◆ **Your instructions**
Take the data below and copy exactly the lines starting at the one with "set_output_delay 1.0960 -clock" and finishing at the one with "run results: total", both included.

· · · ·

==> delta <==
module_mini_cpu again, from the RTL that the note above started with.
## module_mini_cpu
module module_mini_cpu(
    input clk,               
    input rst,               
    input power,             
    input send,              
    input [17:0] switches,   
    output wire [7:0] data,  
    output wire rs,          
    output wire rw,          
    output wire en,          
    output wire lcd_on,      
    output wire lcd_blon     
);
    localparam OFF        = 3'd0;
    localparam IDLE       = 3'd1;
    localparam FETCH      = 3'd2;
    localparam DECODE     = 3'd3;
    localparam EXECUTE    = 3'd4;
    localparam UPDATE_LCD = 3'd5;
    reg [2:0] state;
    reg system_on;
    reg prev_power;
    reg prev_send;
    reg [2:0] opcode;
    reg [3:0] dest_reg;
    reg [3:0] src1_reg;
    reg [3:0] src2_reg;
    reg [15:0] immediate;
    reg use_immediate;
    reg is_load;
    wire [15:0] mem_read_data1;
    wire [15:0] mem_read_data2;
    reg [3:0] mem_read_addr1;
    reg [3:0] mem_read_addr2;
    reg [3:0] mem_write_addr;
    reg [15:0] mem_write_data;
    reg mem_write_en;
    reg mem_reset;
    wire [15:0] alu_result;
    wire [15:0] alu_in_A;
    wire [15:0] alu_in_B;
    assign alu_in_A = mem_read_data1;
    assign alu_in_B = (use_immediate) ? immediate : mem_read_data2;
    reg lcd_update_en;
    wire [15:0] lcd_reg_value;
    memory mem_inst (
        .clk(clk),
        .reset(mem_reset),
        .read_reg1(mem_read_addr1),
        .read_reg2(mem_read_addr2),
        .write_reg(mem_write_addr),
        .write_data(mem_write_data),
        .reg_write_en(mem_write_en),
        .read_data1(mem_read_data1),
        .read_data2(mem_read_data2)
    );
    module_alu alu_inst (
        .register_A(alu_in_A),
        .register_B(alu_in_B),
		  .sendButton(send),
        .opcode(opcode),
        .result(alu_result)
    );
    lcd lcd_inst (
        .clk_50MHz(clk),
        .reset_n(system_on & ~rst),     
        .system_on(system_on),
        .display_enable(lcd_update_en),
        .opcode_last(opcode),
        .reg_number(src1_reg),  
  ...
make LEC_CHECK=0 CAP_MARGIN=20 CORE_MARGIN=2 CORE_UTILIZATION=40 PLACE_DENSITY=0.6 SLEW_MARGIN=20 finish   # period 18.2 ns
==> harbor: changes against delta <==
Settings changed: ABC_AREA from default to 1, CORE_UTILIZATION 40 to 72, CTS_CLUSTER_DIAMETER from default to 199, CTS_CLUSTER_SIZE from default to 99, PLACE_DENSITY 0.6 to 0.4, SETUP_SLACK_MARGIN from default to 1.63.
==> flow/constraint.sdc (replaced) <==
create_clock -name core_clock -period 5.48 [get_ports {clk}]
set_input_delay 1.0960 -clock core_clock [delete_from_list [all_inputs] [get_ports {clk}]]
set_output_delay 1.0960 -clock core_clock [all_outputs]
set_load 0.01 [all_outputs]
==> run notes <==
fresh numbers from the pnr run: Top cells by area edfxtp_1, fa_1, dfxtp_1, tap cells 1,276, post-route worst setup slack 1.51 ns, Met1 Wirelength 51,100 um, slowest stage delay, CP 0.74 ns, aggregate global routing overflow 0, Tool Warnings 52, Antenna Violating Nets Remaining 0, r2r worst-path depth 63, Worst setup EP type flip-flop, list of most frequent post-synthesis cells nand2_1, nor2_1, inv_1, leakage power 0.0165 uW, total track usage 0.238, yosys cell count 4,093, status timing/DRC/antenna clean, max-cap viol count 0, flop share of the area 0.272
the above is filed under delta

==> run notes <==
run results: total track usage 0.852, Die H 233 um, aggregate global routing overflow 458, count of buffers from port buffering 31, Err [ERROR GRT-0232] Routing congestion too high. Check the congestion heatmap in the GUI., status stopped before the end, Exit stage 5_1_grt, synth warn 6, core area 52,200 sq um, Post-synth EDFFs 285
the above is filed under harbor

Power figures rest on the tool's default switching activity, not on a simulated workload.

· · · ·

◆ **Answer for this exercise**
set_output_delay 1.0960 -clock core_clock [all_outputs]
set_load 0.01 [all_outputs]
==> run notes <==
fresh numbers from the pnr run: Top cells by area edfxtp_1, fa_1, dfxtp_1, tap cells 1,276, post-route worst setup slack 1.51 ns, Met1 Wirelength 51,100 um, slowest stage delay, CP 0.74 ns, aggregate global routing overflow 0, Tool Warnings 52, Antenna Violating Nets Remaining 0, r2r worst-path depth 63, Worst setup EP type flip-flop, list of most frequent post-synthesis cells nand2_1, nor2_1, inv_1, leakage power 0.0165 uW, total track usage 0.238, yosys cell count 4,093, status timing/DRC/antenna clean, max-cap viol count 0, flop share of the area 0.272
the above is filed under delta

==> run notes <==
run results: total track usage 0.852, Die H 233 um, aggregate global routing overflow 458, count of buffers from port buffering 31, Err [ERROR GRT-0232] Routing congestion too high. Check the congestion heatmap in the GUI., status stopped before the end, Exit stage 5_1_grt, synth warn 6, core area 52,200 sq um, Post-synth EDFFs 285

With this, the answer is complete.